▶ _About this exercise_:
Reproduce the opening lines of the records exactly, up to and including the line in which "export CTS_CLUSTER_SIZE = 12" occurs.
(Dataset extract Opens)
$ cat config.mk
export PLATFORM = sky130hd
export DESIGN_NAME = serial_link_phy_ctrl
export DESIGN_NICKNAME = d
export VERILOG_FILES = /design/src/rtl/serial_link_phy_ctrl.sv
export SDC_FILE = /design/constraint.sdc
export NUM_CORES = 1
export LEC_CHECK = 0
export CAP_MARGIN = 20
export CORE_ASPECT_RATIO = 1.2
export CORE_MARGIN = 2
export CORE_UTILIZATION = 35
export CTS_CLUSTER_SIZE = 12
export DETAILED_ROUTE_END_ITERATION = 10
export PLACE_DENSITY_LB_ADDON = 0.3
export SYNTH_ARGS = -nofsm -noshare
export SYNTH_HDL_FRONTEND = slang
export SYNTH_SLANG_ARGS = --single-unit
export TNS_END_PERCENT = 30
$ cat constraint.sdc
create_clock -name clk_i -period 2.9 [get_ports clk_i]
set_clock_uncertainty 0.1 [all_clocks]
set_input_delay 0.58 -clock clk_i [delete_from_list [all_inputs] [get_ports clk_i]]
set_output_delay 0.58 -clock clk_i [all_outputs]
set_load 0.01 [all_outputs]
$ cat src/rtl/serial_link_phy_ctrl.sv
// serial_link_phy_ctrl: PHY TX bring-up sequencer and round-robin beat arbiter; training stage built only with SERIAL_LINK_PHY_CTRL_TRAIN_EN
module serial_link_phy_ctrl #(
    parameter int unsigned NumReq = 2,
    parameter int unsigned DataWidth = 16,
    parameter int unsigned MaxClkDiv = 32,
    parameter int unsigned SettleCycles = 4,
    parameter int unsigned TrainBeats = 8,
    parameter logic [DataWidth-1:0] TrainPattern = 16'hA5A5,
    localparam int unsigned CW = $clog2(MaxClkDiv) + 1
) (
    input  logic                               clk_i,
    input  logic                               rst_i,
    input  logic                               cfg_en_i,
    input  logic [CW-1:0]                      cfg_clk_div_i,
    input  logic                               cfg_apply_i,
    input  logic [NumReq-1:0][DataWidth-1:0]   req_data_i,
    input  logic [NumReq-1:0]                  req_valid_i,
    output logic [NumReq-1:0]                  req_ready_o,
    output logic [CW-1:0]                      phy_clk_div_o,
    output logic [CW-1:0]                      phy_clk_shift_start_o,
    output logic [CW-1:0]                      phy_clk_shift_end_o,
    output logic [DataWidth-1:0]               phy_data_out_o,
    output logic                               phy_data_out_valid_o,
    input  logic                               phy_data_out_ready_i,
    output logic [1:0]                         state_o,
    output logic                               link_up_o
);
    typedef enum logic [1:0] {S_OFF, S_SETTLE, S_TRAIN, S_ACTIVE} state_e;
    localparam int unsigned CntMax = SettleCycles > TrainBeats ? SettleCycles : TrainBeats;
    localparam int unsigned CntW = $clog2(CntMax + 1);
    localparam int unsigned IdxW = NumReq > 1 ? $clog2(NumReq) : 1;

    function automatic logic [3*CW-1:0] clk_cfg(input logic [CW-1:0] raw);
        logic [CW-1:0] c, d, s;
        c = raw < CW'(2) ? CW'(2) : raw > CW'(MaxClkDiv) ? CW'(MaxClkDiv) : raw;
        d = {c[CW-1:1], 1'b0};
        s = d >> 2;
        return {d, s, s + (d >> 1)};
    endfunction

    state_e state_q, state_d;
    logic [CntW-1:0] cnt_q, cnt_d;
    logic valid_q, valid_d, pend_q, pend_d;
    logic [DataWidth-1:0] data_q, data_d;
    logic [IdxW-1:0] rr_q, rr_d, gnt_idx, scan;
    logic [CW-1:0] pend_div_q, eff_div;
    logic [3*CW-1:0] cfg_q;
    logic eff_pend, drain, latch, gnt_found, gnt;

    assign eff_pend = pend_q | cfg_apply_i;
    assign eff_div = cfg_apply_i ? cfg_clk_div_i : pend_div_q;
    // a pending reconfiguration waits until the output register is free
    assign drain = eff_pend && (!valid_q || phy_data_out_ready_i);
    assign gnt = state_q == S_ACTIVE && cfg_en_i && !eff_pend && gnt_found
                 && (!valid_q || phy_data_out_ready_i);
    assign req_ready_o = gnt ? NumReq'(1) << gnt_idx : '0;
    assign {phy_clk_div_o, phy_clk_shift_start_o, phy_clk_shift_end_o} = cfg_q;
    assign phy_data_out_o = data_q;
    assign phy_data_out_valid_o = valid_q;
    assign state_o = state_q;
    assign link_up_o = state_q == S_ACTIVE;

    always_comb begin
        gnt_found = 1'b0;
        gnt_idx = rr_q;
        scan = rr_q;
        for (int i = 0; i < NumReq; i++) begin
            scan = scan == IdxW'(NumReq - 1) ? '0 : scan + 1'b1;
            if (!gnt_found && req_valid_i[scan]) begin
                gnt_found = 1'b1;
                gnt_idx = scan;
            end
        end
    end

    always_comb begin
        state_d = state_q;
        cnt_d = cnt_q;
        valid_d = valid_q;
        data_d = data_q;
        rr_d = rr_q;
        pend_d = 1'b0;
        latch = 1'b0;
        if (!cfg_en_i) begin
            state_d = S_OFF;
            valid_d = 1'b0;
            latch = eff_pend;
        end else if ((state_q == S_TRAIN || state_q == S_ACTIVE) && drain) begin
            state_d = S_SETTLE;
            cnt_d = '0;
            valid_d = 1'b0;
            latch = 1'b1;
        end else begin
            unique case (state_q)
                S_OFF: begin
                    state_d = S_SETTLE;
                    cnt_d = '0;
                    latch = cfg_apply_i;
                end
                S_SETTLE: begin
                    if (cfg_apply_i) begin
                        cnt_d = '0;
                        latch = 1'b1;
                    end else if (cnt_q == CntW'(SettleCycles - 1)) begin
`ifdef SERIAL_LINK_PHY_CTRL_TRAIN_EN
                        state_d = S_TRAIN;
                        cnt_d = '0;
                        valid_d = 1'b1;
                        data_d = TrainPattern;
`else
                        state_d = S_ACTIVE;
`endif
                    end else begin
                        cnt_d = cnt_q + 1'b1;
                    end
                end
`ifdef SERIAL_LINK_PHY_CTRL_TRAIN_EN
                S_TRAIN: begin
                    pend_d = eff_pend;
                    if (phy_data_out_ready_i) begin
                        cnt_d = cnt_q + 1'b1;
                        data_d = ~data_q;
                        if (cnt_q == CntW'(TrainBeats - 1)) begin
                            state_d = S_ACTIVE;
                            valid_d = 1'b0;
                        end
                    end
                end
`endif
                S_ACTIVE: begin
                    pend_d = eff_pend;
                    if (gnt) begin
                        valid_d = 1'b1;
                        data_d = req_data_i[gnt_idx];
                        rr_d = gnt_idx;
                    end else if (phy_data_out_ready_i) begin
                        valid_d = 1'b0;
                    end
                end
                default: ;
            endcase
        end
    end

    always_ff @(posedge clk_i) begin
        if (rst_i) begin
            state_q <= S_OFF;
            cnt_q <= '0;
            valid_q <= 1'b0;
            data_q <= '0;
            rr_q <= IdxW'(NumReq - 1);
            pend_q <= 1'b0;
            pend_div_q <= '0;
            cfg_q <= clk_cfg(CW'(MaxClkDiv));
        end else begin
            state_q <= state_d;
            cnt_q <= cnt_d;
            valid_q <= valid_d;
            data_q <= data_d;
            rr_q <= rr_d;
            pend_q <= pend_d;
            pend_div_q <= eff_div;
            if (latch) cfg_q <= clk_cfg(eff_div);
        end
    end
endmodule

==> impl_metrics.prom, run 1 <==
# TYPE chip_impl_metric gauge
chip_impl_info{name="run_status",value="finished clean"} 1
chip_impl_info{name="cp_slowest_cell",value="sky130_fd_sc_hd__clkdlybuf4s50_1"} 1
chip_impl_metric{name="drt_drc_violations_left",unit=""} 0
chip_impl_metric{name="final_cells",unit=""} 418
chip_impl_metric{name="final.min_clock_period",unit="ns"} 2.70
chip_impl_metric{name="seq_area_frac_synth",unit="%"} 38.0
chip_impl_metric{name="placement.io_buffers",unit=""} 81
chip_impl_metric{name="yosysUniqueCellTypes",unit=""} 46
chip_impl_metric{name="number_of_enable_type_register_cells_in_the_synthesized_netlist",unit=""} 0
chip_impl_metric{name="maxCapViolCount",unit=""} 0
chip_impl_metric{name="synth_simple_gate_area_share",unit="%"} 19.1
chip_impl_metric{name="synthesis.area",unit="µm²"} 2210
chip_impl_metric{name="total_grt_usage",unit="%"} 15.9
chip_impl_info{name="critical_path.reg2reg.startpoint",value="pend_div_q[1]"} 1
chip_impl_metric{name="htree_num_levels",unit=""} 2
chip_impl_info{name="worstHoldEndpoint",value="cfg_q[2]"} 1
chip_impl_metric{name="initial_core_util",unit="%"} 36.3
chip_impl_metric{name="clock_tree.buffer_depth",unit=""} 2
chip_impl_info{name="timing.critical_path.to_type",value="register"} 1
chip_impl_info{name="min-delay-path-class",value="reg2reg"} 1
chip_impl_metric{name="num-nets-final",unit=""} 388
chip_impl_info{name="cts_tree",value="yes"} 1
chip_impl_metric{name="reg2regPathDepth",unit=""} 11
chip_impl_metric{name="cts_made_buffers",unit=""} 5
chip_impl_metric{name="share_of_the_clock_period_used_by_the_worst_path_after_layout",unit="%"} 93.0
chip_impl_info{name="crit_path_cell_trace",value="clkdlybuf4s50_1, o311ai_1, o311a_1, ha_1, inv_1, fa_1, nand2b_1, a21oi_1, xnor2_1, a22oi_1"} 1
chip_impl_info{name="worst_setup_path_startpoint",value="cfg_clk_div_i[3]"} 1
chip_impl_metric{name="gp_routability_congestion",unit=""} 0.843
chip_impl_metric{name="yosys.area_share.xor_xnor",unit="%"} 0.791
chip_impl_metric{name="drt_first_pass_iters",unit=""} 4
chip_impl_metric{name="grt_pass1_vias",unit=""} 2020
chip_impl_metric{name="clk_pin_slew_worst_paths",unit="ns"} 0.08
chip_impl_metric{name="synth_cells",unit=""} 238
chip_impl_metric{name="grt_start_max_net_pins",unit=""} 34
chip_impl_metric{name="ctsHoldBuffers",unit=""} 0
chip_impl_metric{name="synth-compound-area-share",unit="%"} 19.8
chip_impl_info{name="postSynth.topFlopCell",value="sky130_fd_sc_hd__dfxtp_1"} 1
chip_impl_metric{name="postCtsSetupRepairBufs",unit=""} 0
chip_impl_metric{name="design.core.area",unit="µm²"} 6090
chip_impl_metric{name="finalSetupViolations",unit=""} 0
chip_impl_metric{name="worst_slew_pin_slew",unit="ns"} 0.519
chip_impl_metric{name="timing.critical_path.fanout_max",unit=""} 3
chip_impl_metric{name="hold_ws",unit="ns"} 0.393
chip_impl_metric{name="final_hold_viol_count",unit=""} 0
chip_impl_metric{name="antenna-diode-count",unit=""} 0
chip_impl_metric{name="clock_sink_count",unit=""} 42
chip_impl_metric{name="slowest_stage_delay_on_critical_path",unit="ns"} 0.45
chip_impl_metric{name="detail-route-antenna-nets",unit=""} 0
chip_impl_metric{name="grt_first_pass_wirelength",unit="mm"} 9.17
chip_impl_metric{name="clk_latency",unit="ns"} 0.29
chip_impl_metric{name="synth-seq-cells",unit=""} 42
chip_impl_metric{name="route.final.wire_length",unit="mm"} 5.26
chip_impl_metric{name="timing_max_transition_violations_final",unit=""} 0
chip_impl_info{name="worstSetupStartpointType",value="input pin"} 1
chip_impl_info{name="timing.critical_path.max_delay_family",value="compound AO/OA/AOI/OAI gates"} 1
chip_impl_metric{name="routed_wire_length_per_instance",unit="µm"} 12.6
chip_impl_metric{name="number_of_warnings_printed_during_yosys_synthesis",unit=""} 0
chip_impl_metric{name="via_per_inst",unit=""} 4.89
chip_impl_metric{name="io_pins",unit=""} 85
chip_impl_info{name="critical_path.reg2reg.endpoint",value="cfg_q[4]"} 1
chip_impl_metric{name="synthesis.area_per_instance",unit="µm²"} 9.30
chip_impl_metric{name="cellLeakagePower",unit="nW"} 1.31
chip_impl_info{name="clock-root-buffer",value="sky130_fd_sc_hd__clkbuf_8"} 1
chip_impl_info{name="critical_path_class",value="in2reg"} 1
chip_impl_info{name="rsz0062_at_grt",value="yes"} 1
chip_impl_metric{name="num_vias",unit=""} 2045
chip_impl_metric{name="drt-initial-drc-count",unit=""} 27
chip_impl_metric{name="post_synth_mux_area_share",unit="%"} 10.4
chip_impl_metric{name="design.die.area",unit="µm²"} 6980
chip_impl_metric{name="cellPowerDensity",unit="nW/µm²"} 383
chip_impl_metric{name="worst_ir_drop_vdd",unit="µV"} 197
chip_impl_metric{name="worst_ep_required_time",unit="ns"} 2.97
chip_impl_metric{name="die_h",unit="µm"} 91.1
chip_impl_metric{name="final_hpwl_from_detailed_placement",unit="mm"} 4.10
chip_impl_metric{name="crit_buf_inv",unit=""} 2
chip_impl_metric{name="rows",unit=""} 31
chip_impl_metric{name="data_arrival_time_of_the_worst_path",unit="ns"} 2.76
chip_impl_info{name="largest_family_of_logic_cells_by_synthesized_area",value="compound AO/OA/AOI/OAI gates"} 1
chip_impl_metric{name="antenna_found_initial",unit=""} 0
chip_impl_metric{name="synth-async-reset-ratio",unit="%"} 0
chip_impl_metric{name="fp.dieW",unit="µm"} 76.6
chip_impl_metric{name="post_synth_fa_ha_maj_area_fraction",unit="%"} 4.86
chip_impl_metric{name="setup_total_negative_slack",unit="ns"} 0
chip_impl_metric{name="min_delay_path_depth",unit=""} 2
chip_impl_metric{name="relSlewSlack",unit="%"} 65.4
chip_impl_metric{name="areaGrowthSynthToFinish",unit="%"} 49.8
chip_impl_info{name="worst_hold_startpoint",value="cfg_q[2]"} 1
chip_impl_metric{name="gr-total-overflow",unit=""} 0
chip_impl_metric{name="fin_total_pwr",unit="W"} 0.00127
chip_impl_metric{name="r2r_setup_slack",unit="ns"} 0.53
chip_impl_metric{name="post_route_cells_drive_above_1_share",unit="%"} 17.3
chip_impl_metric{name="final.fill_count",unit=""} 565
chip_impl_metric{name="dp_cells",unit=""} 410
chip_impl_metric{name="timing.fmax",unit="GHz"} 0.371
## stage by stage
step / area (µm²) / worst slack (ns) / util, %
global placement: 3200 / -0.269 / 52.6
floorplan: 2220 / 0.161 / -
detailed placement: 3200 / -0.380 / 52.6
CTS: 3300 / 0.00467 / 54.2
finish: 3320 / 0.203 / 54.4
global route: 3320 / -0.00701 / 54.4
## how the worst max path moves through the flow
| stage | to | cells past startpoint | slack, ns |
|---|---|---|---|
| finish | cfg_q[4] | 10 | 0.20 |
| detailed placement | cfg_q[4] | 11 | -0.38 |
| global placement | cfg_q[4] | 11 | -0.27 |
| CTS | req_ready_o[1] | 5 | 0.005 |
| global route | cfg_q[4] | 11 | -0.007 |
| floorplan | cfg_q[4] | 10 | 0.16 |
## routing by layer
metal  track usage [%]  routed length (µm)
met1              18.2                2330
met2              27.0                2410
met3              5.77                 426
met4              5.91                  96
met5                 0                   0
## cells in the mapped netlist (4+ instances only)
| master | number | area [µm²] |
|---|---|---|
| sky130_fd_sc_hd__ha_1 | 7 | 87.6 |
| sky130_fd_sc_hd__a211oi_1 | 6 | 45.0 |
| sky130_fd_sc_hd__buf_4 | 8 | 60.1 |
| sky130_fd_sc_hd__nor2_1 | 36 | 135 |
| sky130_fd_sc_hd__buf_2 | 4 | 20.0 |
| sky130_fd_sc_hd__nor2b_1 | 7 | 43.8 |
| sky130_fd_sc_hd__a211oi_2 | 13 | 163 |
| sky130_fd_sc_hd__a21oi_1 | 11 | 55.1 |
| sky130_fd_sc_hd__o21ai_0 | 4 | 20.0 |
| sky130_fd_sc_hd__inv_1 | 9 | 33.8 |
| sky130_fd_sc_hd__mux2i_1 | 23 | 230 |
| sky130_fd_sc_hd__nor3_1 | 6 | 30.0 |
| sky130_fd_sc_hd__nand2b_1 | 8 | 50.1 |
| sky130_fd_sc_hd__clkbuf_1 | 4 | 15.0 |
| sky130_fd_sc_hd__nand3_1 | 8 | 40.0 |
| sky130_fd_sc_hd__o32ai_1 | 4 | 35.0 |
| sky130_fd_sc_hd__dfxtp_1 | 42 | 841 |
## cell families after synthesis
family          after synthesis
compound gates               53
simple gates                 82
fa+ha+maj                     8
mux                          23
buf+inv                      27
xor+xnor                      2
flops                        42
other cells                   1
## worst register-to-register path, stage by stage (launching register included)
cell and delay (ns):
sky130_fd_sc_hd__dfxtp_1 0.34, sky130_fd_sc_hd__nor4_2 0.25, sky130_fd_sc_hd__a31o_2 0.14, sky130_fd_sc_hd__a21oi_1 0.09
sky130_fd_sc_hd__nor2_1 0.15, sky130_fd_sc_hd__ha_1 0.20, sky130_fd_sc_hd__inv_1 0.06, sky130_fd_sc_hd__fa_1 0.37
sky130_fd_sc_hd__nand2b_1 0.17, sky130_fd_sc_hd__a21oi_1 0.16, sky130_fd_sc_hd__xnor2_1 0.13, sky130_fd_sc_hd__a22oi_1 0.10
## layout make-up
cell class | instances | area [µm²] | share of cell area, %
inverters | 9 | 33.8 | 1.02
clock inverters | 1 | 5.00 | 0.151
repair buffers | 106 | 993 | 30.0
clock buffers | 7 | 86.3 | 2.60
multi-input cells | 171 | 1250 | 37.8
well taps | 82 | 103 | 3.09
flip-flops and latches | 42 | 841 | 25.4
## cells in the final DEF, fill, tap and decap left out, drive strengths merged, types with 3 or more instances in the layout
cell and instances:
clkdlybuf4s50 77, dfxtp 42, nor2 36, buf 26, mux2i 23, a211oi 19, a21oi 11, inv 9
nand2b 8, nand3 8, ha 7, nor2b 7, clkbuf 7, nor3 6, o32ai 4, nand2 4
o21ai 4, or2 3, conb 3
## registers in the layout, indices dropped and copies added (netlist names)
name,cells
phy_data_out_o,16
cfg_q,11
pend_div_q,6
cnt_q,4
state_o,2
pend_q,1
phy_data_out_valid_o,1
rr_q,1
## timing repair
| item | CTS | global route |
|---|---|---|
| setup endpoints to repair | 3 | 2 |
| pin swaps | 0 | 1 |
| gates resized for setup | 5 | 5 |
## report_power, final
group	leakage (nW)	switching, W	total (W)	internal (W)
Sequential	0.342	0.0000130	0.000608	0.000595
Clock	0.0482	0.000199	0.000391	0.000192
Combinational	0.923	0.000113	0.000271	0.000158
Power figures use the tool's default switching activity.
(Dataset extract Closes)
▶ _Reply_:
$ cat config.mk
export PLATFORM = sky130hd
export DESIGN_NAME = serial_link_phy_ctrl
export DESIGN_NICKNAME = d
export VERILOG_FILES = /design/src/rtl/serial_link_phy_ctrl.sv
export SDC_FILE = /design/constraint.sdc
export NUM_CORES = 1
export LEC_CHECK = 0
export CAP_MARGIN = 20
export CORE_ASPECT_RATIO = 1.2
export CORE_MARGIN = 2
export CORE_UTILIZATION = 35
export CTS_CLUSTER_SIZE = 12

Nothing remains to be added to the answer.